**Entries taken from a collection:**
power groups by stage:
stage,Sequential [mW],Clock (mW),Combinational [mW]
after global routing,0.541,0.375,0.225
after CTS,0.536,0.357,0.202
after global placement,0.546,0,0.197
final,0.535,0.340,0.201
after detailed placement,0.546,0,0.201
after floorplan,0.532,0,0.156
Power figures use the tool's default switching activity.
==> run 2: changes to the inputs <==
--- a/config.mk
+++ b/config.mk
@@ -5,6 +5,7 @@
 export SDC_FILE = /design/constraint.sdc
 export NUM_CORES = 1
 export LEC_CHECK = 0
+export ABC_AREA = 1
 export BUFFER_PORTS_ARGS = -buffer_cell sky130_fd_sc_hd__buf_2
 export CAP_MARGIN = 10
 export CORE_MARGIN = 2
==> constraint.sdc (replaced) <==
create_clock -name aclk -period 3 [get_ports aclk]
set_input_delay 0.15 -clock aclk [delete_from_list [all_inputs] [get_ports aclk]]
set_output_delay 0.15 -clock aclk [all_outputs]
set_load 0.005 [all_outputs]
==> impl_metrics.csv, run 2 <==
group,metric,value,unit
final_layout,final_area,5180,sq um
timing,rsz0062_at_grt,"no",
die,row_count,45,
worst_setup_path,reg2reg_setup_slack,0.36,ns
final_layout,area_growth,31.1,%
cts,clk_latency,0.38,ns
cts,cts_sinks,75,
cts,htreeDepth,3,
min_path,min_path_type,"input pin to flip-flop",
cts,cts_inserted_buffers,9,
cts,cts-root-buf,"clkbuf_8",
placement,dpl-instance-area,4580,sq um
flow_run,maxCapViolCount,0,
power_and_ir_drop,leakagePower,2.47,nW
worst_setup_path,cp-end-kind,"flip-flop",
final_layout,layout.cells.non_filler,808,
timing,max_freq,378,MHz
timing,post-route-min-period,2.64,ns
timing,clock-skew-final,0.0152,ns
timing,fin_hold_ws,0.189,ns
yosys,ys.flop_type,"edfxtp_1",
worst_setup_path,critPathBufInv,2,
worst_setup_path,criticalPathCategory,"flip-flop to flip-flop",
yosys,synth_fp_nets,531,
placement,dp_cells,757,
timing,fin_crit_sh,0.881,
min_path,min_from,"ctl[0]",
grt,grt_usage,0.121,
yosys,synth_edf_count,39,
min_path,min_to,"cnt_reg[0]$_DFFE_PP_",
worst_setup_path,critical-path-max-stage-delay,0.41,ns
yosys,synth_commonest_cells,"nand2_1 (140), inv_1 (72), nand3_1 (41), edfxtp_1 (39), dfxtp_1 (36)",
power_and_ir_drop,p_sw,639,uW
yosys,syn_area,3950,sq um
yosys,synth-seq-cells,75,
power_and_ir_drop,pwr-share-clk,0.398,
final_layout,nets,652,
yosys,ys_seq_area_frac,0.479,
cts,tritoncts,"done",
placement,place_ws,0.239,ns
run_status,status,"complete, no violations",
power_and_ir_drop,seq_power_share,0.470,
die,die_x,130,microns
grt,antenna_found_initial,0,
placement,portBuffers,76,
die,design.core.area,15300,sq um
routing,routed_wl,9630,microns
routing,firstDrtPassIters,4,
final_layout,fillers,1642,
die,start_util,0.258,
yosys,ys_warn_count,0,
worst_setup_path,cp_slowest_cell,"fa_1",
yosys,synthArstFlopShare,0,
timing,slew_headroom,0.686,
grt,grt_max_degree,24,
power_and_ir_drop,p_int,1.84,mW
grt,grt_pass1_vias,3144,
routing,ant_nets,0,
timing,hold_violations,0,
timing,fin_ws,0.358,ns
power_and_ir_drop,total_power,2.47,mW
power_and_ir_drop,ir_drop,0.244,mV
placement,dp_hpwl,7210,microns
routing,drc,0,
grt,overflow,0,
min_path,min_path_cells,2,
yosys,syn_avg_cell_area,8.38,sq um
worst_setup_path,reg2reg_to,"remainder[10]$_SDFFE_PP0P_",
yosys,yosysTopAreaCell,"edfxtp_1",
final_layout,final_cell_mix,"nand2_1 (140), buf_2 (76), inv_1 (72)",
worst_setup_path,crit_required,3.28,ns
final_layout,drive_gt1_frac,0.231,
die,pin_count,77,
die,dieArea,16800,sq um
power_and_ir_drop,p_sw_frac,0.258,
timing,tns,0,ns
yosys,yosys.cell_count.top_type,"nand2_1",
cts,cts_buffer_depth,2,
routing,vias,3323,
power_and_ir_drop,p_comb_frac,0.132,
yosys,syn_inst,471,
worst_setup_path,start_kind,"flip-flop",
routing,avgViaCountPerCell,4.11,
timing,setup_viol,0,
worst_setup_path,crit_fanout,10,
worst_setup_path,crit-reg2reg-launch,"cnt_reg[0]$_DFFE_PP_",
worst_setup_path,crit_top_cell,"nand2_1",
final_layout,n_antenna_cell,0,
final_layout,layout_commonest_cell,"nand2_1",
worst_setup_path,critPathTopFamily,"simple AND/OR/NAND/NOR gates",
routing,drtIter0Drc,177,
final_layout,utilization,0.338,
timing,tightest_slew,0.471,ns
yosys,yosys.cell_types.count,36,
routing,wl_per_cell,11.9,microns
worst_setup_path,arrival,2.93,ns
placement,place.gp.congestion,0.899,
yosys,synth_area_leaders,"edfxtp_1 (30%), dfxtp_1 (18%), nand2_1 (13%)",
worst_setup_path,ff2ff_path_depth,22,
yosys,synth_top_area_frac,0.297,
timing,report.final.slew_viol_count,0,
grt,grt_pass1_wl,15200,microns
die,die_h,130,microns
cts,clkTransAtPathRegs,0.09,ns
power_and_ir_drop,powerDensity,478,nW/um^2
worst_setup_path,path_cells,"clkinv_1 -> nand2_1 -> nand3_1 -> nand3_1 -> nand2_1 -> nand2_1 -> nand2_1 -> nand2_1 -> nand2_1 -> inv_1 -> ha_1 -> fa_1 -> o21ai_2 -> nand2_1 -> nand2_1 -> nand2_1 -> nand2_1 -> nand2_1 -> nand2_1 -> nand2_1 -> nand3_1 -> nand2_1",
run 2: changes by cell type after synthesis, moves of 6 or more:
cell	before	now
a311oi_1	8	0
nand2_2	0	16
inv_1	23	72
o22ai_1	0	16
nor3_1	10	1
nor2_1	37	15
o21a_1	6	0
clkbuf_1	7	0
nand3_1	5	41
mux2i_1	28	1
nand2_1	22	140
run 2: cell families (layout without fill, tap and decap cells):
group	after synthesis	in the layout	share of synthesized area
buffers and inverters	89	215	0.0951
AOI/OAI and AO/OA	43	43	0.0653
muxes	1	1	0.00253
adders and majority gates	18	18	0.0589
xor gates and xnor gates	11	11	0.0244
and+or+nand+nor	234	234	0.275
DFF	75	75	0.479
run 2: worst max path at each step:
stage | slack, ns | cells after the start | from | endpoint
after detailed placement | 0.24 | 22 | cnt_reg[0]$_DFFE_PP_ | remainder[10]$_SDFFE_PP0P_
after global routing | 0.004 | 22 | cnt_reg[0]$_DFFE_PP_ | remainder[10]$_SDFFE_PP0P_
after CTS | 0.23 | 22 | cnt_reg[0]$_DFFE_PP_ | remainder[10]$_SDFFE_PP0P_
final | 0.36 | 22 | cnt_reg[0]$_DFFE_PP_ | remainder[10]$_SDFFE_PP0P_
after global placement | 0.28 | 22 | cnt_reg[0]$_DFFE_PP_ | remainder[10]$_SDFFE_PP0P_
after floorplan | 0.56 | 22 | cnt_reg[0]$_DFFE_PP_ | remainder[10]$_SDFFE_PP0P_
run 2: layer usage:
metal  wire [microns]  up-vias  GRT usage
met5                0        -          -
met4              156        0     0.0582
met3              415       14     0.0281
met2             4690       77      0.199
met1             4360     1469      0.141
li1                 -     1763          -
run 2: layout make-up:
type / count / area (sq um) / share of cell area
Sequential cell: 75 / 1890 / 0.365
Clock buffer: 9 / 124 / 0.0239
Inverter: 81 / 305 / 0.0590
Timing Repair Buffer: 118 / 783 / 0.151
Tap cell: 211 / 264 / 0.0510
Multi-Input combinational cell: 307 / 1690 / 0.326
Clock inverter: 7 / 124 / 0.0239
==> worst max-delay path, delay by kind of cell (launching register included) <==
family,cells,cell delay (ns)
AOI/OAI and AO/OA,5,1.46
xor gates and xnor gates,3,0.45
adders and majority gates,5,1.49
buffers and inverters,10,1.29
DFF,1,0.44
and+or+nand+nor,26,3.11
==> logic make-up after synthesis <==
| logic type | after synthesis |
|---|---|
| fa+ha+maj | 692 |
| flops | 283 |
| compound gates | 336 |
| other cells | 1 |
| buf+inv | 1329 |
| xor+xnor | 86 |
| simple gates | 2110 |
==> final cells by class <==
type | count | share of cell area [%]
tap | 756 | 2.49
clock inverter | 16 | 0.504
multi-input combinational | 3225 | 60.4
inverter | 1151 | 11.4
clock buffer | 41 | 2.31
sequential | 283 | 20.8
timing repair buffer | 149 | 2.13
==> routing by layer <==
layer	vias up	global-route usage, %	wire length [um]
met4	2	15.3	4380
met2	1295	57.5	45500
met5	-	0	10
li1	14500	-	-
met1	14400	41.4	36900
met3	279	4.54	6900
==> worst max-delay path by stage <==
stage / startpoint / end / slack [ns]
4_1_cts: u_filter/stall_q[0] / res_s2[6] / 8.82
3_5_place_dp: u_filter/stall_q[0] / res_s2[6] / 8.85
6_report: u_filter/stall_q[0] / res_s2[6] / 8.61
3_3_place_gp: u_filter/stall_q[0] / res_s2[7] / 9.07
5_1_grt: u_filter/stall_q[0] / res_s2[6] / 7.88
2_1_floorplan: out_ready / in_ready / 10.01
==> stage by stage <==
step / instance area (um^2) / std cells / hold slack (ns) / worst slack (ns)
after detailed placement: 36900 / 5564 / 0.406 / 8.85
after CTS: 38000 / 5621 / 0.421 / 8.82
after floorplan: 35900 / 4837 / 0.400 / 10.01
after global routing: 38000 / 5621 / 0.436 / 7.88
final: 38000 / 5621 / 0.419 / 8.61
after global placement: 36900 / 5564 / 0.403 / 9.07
==> src/rtl/ookmpd_front.sv <==
`timescale 1ns / 1ps

module ookmpd_front #(
    parameter int BUFFER_BYTES = 25
) (
    input  logic                              clk,
    input  logic                              rst_n,
    input  logic                              cfg_valid,
    output logic                              cfg_ready,
    input  logic [ookmpd_pkg::CFG_IDX_W-1:0]  cfg_index,
    input  logic [ookmpd_pkg::WIDTH_W-1:0]    cfg_data,
    input  logic                              in_valid,
    output logic                              in_stall,
    input  logic [ookmpd_pkg::WIDTH_W-1:0]    pulse_width,
    output logic                              push,
    output ookmpd_pkg::cmd_t                  cmd,
    input  logic                              full
);
    import ookmpd_pkg::*;

    localparam int            PW   = $clog2(BUFFER_BYTES + 1);
    localparam logic [PW-1:0] B_PW = PW'(BUFFER_BYTES);
    localparam logic [7:0]    B8   = 8'(BUFFER_BYTES);

    logic [VER_W-1:0]   ver_reg, ver_next;
    logic [WIDTH_W-1:0] smin_reg, smin_next;
    logic [WIDTH_W-1:0] lsplit_reg, lsplit_next;
    logic [WIDTH_W-1:0] dmax_reg, dmax_next;
    logic [WIDTH_W-1:0] gmin_reg, gmin_next;
    phase_t             phase_reg, phase_next;
    logic [7:0]         flip_reg, flip_next;
    logic [7:0]         total_reg, total_next;
    logic [2:0]         bib_reg, bib_next;
    logic [PW-1:0]      pos_reg, pos_next;
    logic [7:0]         acc_reg, acc_next;

    logic          accept, cfg_we;
    logic          is_data, is_long, is_gap, start_ok;
    logic          do_store, store_v, do_clear, do_done, pad_over;
    logic [7:0]    total_inc, pos_wide, shifted, padded;
    logic [PW-1:0] pos_plus, pad_plus;
    logic [3:0]    pad_shift;
    cmd_t          cmd_c;

    assign cfg_ready = 1'b1;
    assign cfg_we    = cfg_valid;
    assign in_stall  = full;
    assign accept    = in_valid && !full;
    assign push      = accept;
    assign cmd       = cmd_c;

    always_comb
    begin
        ver_next    = ver_reg;
        smin_next   = smin_reg;
        lsplit_next = lsplit_reg;
        dmax_next   = dmax_reg;
        gmin_next   = gmin_reg;
        phase_next  = phase_reg;
        flip_next   = flip_reg;
        total_next  = total_reg;
        bib_next    = bib_reg;
        pos_next    = pos_reg;
        acc_next    = acc_reg;

        cmd_c         = '0;
        is_data       = (pulse_width >= smin_reg) && (pulse_width < dmax_reg);
        is_long       = pulse_width >= lsplit_reg;
        is_gap        = pulse_width >= gmin_reg;
        start_ok      = (ver_reg == VER_1) ?
                        ((flip_reg >= V1_START_MIN) && (flip_reg <= V1_START_MAX)) :
                        (flip_reg >= V3_PREAMBLE);
        do_store      = 1'b0;
        store_v       = 1'b0;
        do_clear      = 1'b0;
        do_done       = 1'b0;
        pad_over      = 1'b0;
        total_inc     = total_reg + 8'd1;
        pos_wide      = '0;
        shifted       = '0;
        padded        = '0;
        pos_plus      = pos_reg + PW'(1);
        pad_plus      = '0;
        pad_shift     = '0;

        if (accept)
        begin
            // Classify the pulse and advance the Manchester decoder.
            if (is_data)
            begin
                unique case (phase_reg)
                    PH_UNKNOWN:
                    begin
                        if (ver_reg == VER_2)
                        begin
                            priority if (is_long)
                                flip_next = flip_reg + 8'd1;
                            else if (flip_reg >= V2_PREAMBLE)
                            begin
                                flip_next  = 8'd0;
                                phase_next = PH_T0;
                            end
                            else
                                do_clear = 1'b1;
                        end
                        else
                        begin
                            priority if (!is_long)
                                flip_next = flip_reg + 8'd1;
                            else if (start_ok)
                            begin
                                // Count set to one, then toggled by the long pulse.
                                flip_next = 8'd0;
                                do_store  = 1'b1;
                                store_v   = 1'b0;
                            end
                            else
                                do_clear = 1'b1;
                        end
                    end
                    PH_OK:
                    begin
                        if (!is_long)
                            phase_next = PH_T0;
                        else
                        begin
                            flip_next = flip_reg ^ 8'd1;
                            do_store  = 1'b1;
                            store_v   = ~flip_reg[0];
                        end
                    end
                    PH_T0:
                    begin
                        if (!is_long)
                        begin
                            do_store = 1'b1;
                            store_v  = flip_reg[0];
                        end
                        else
                            do_clear = 1'b1;
                    end
                    default:
                        do_clear = 1'b1;
                endcase
            end
            else
            begin
                priority if (((ver_reg == VER_1) && is_gap && (pos_reg >= PW'(V1_MIN_BYTES))) ||
                             ((ver_reg == VER_2) && is_gap && (pos_reg >= PW'(V2_MIN_BYTES))))
                    do_done = 1'b1;
                else
                    do_clear = 1'b1;
            end

            // Store one decoded bit into the byte under assembly.
            shifted = {store_v, acc_reg[7:1]};
            if (do_store)
            begin
                if (pos_reg >= B_PW)
                    do_clear = 1'b1;
                else
                begin
                    phase_next = PH_OK;
                    unique case (ver_reg)
                        VER_1:
                        begin
                            acc_next      = shifted;
                            cmd_c.wr_en   = 1'b1;
                            cmd_c.wr_addr = IDX_W'(pos_reg);
                            cmd_c.wr_data = shifted;
                            total_next    = total_inc;
                            bib_next      = bib_reg + 3'd1;
                            if (bib_reg == 3'd7)
                            begin
                                if (pos_plus >= B_PW)
                                    do_clear = 1'b1;
                                else
                                    pos_next = pos_plus;
                            end
                        end
                        VER_2:
                        begin
                            // Only every other bit lands in the buffer.
                            if (!total_reg[0])
                            begin
                                acc_next      = shifted;
                                cmd_c.wr_en   = 1'b1;
                                cmd_c.wr_addr = IDX_W'(pos_reg);
                                cmd_c.wr_data = shifted;
                            end
                            total_next = total_inc;
                            pos_wide   = {4'd0, total_inc[7:4]};
                            if (pos_wide >= B8)
                                do_clear = 1'b1;
                            else
                                pos_next = pos_wide[PW-1:0];
                        end
                        default:
                        begin
                            acc_next      = shifted;
                            cmd_c.wr_en   = 1'b1;
                            cmd_c.wr_addr = IDX_W'(pos_reg);
                            cmd_c.wr_data = shifted;
                            total_next    = total_inc;
                            pos_wide      = {3'd0, total_inc[7:3]};
                            if (pos_wide >= B8)
                                do_clear = 1'b1;
                            else
                                pos_next = pos_wide[PW-1:0];
                        end
                    endcase
                end
            end

            // Fixed-length frames complete on their bit total.
            if (is_data && !do_clear)
            begin
                if (((ver_reg == VER_2) && (total_next == V2_FRAME_BITS)) ||
                    ((ver_reg == VER_3) && (total_next == V3_FRAME_BITS)))
                    do_done = 1'b1;
            end

            if (do_done)
            begin
                // Pad a partial byte with zero bits, then hand the frame over.
                cmd_c.done = 1'b1;
                if (bib_next != 3'd0)
                begin
                    pad_shift     = 4'd8 - {1'b0, bib_next};
                    padded        = acc_next >> pad_shift;
                    pad_plus      = pos_next + PW'(1);
                    pad_over      = pad_plus >= B_PW;
                    acc_next      = padded;
                    cmd_c.wr_en   = 1'b1;
                    cmd_c.wr_addr = IDX_W'(pos_next);
                    cmd_c.wr_data = padded;
                    cmd_c.count   = pad_over ? '0 : CNT_W'(pad_plus);
                end
                else
                    cmd_c.count = CNT_W'(pos_next);
                cmd_c.run = cmd_c.count != '0;
            end

            if (do_clear || do_done)
            begin
                phase_next = PH_UNKNOWN;
                flip_next  = '0;
                total_next = '0;
                bib_next   = '0;
                pos_next   = '0;
            end
        end

        if (cfg_we)
        begin
            unique case (cfg_index)
                REG_VERSION:
                begin
                    if (cfg_data[VER_W-1:0] != VER_NONE)
                    begin
                        ver_next   = cfg_data[VER_W-1:0];
                        phase_next = PH_UNKNOWN;
                        flip_next  = '0;
                        total_next = '0;
                        bib_next   = '0;
                        pos_next   = '0;
                    end
                end
                REG_SHORT_MIN:  smin_next   = cfg_data;
                REG_LONG_SPLIT: lsplit_next = cfg_data;
                REG_DATA_MAX:   dmax_next   = cfg_data;
                REG_GAP_MIN:    gmin_next   = cfg_data;
                default:        ;
            endcase
        end
    end

    always_ff @(posedge clk or negedge rst_n)
    begin
        if (!rst_n)
        begin
            ver_reg    <= VER_1;
            smin_reg   <= SHORT_MIN_RST;
            lsplit_reg <= LONG_SPLIT_RST;
            dmax_reg   <= DATA_MAX_RST;
            gmin_reg   <= GAP_MIN_RST;
            phase_reg  <= PH_UNKNOWN;
            flip_reg   <= '0;
            total_reg  <= '0;
            bib_reg    <= '0;
            pos_reg    <= '0;
        end
        else
        begin
            ver_reg    <= ver_next;
            smin_reg   <= smin_next;
            lsplit_reg <= lsplit_next;
            dmax_reg   <= dmax_next;
            gmin_reg   <= gmin_next;
            phase_reg  <= phase_next;
            flip_reg   <= flip_next;
            total_reg  <= total_next;
            bib_reg    <= bib_next;
            pos_reg    <= pos_next;
        end
    end

    always_ff @(posedge clk)
    begin
        acc_reg <= acc_next;
    end

endmodule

**EXERCISE DETAILS:**
Could you report how many lines in the data above include the word "majority"? Give the number and nothing more.

**RESULT:**
2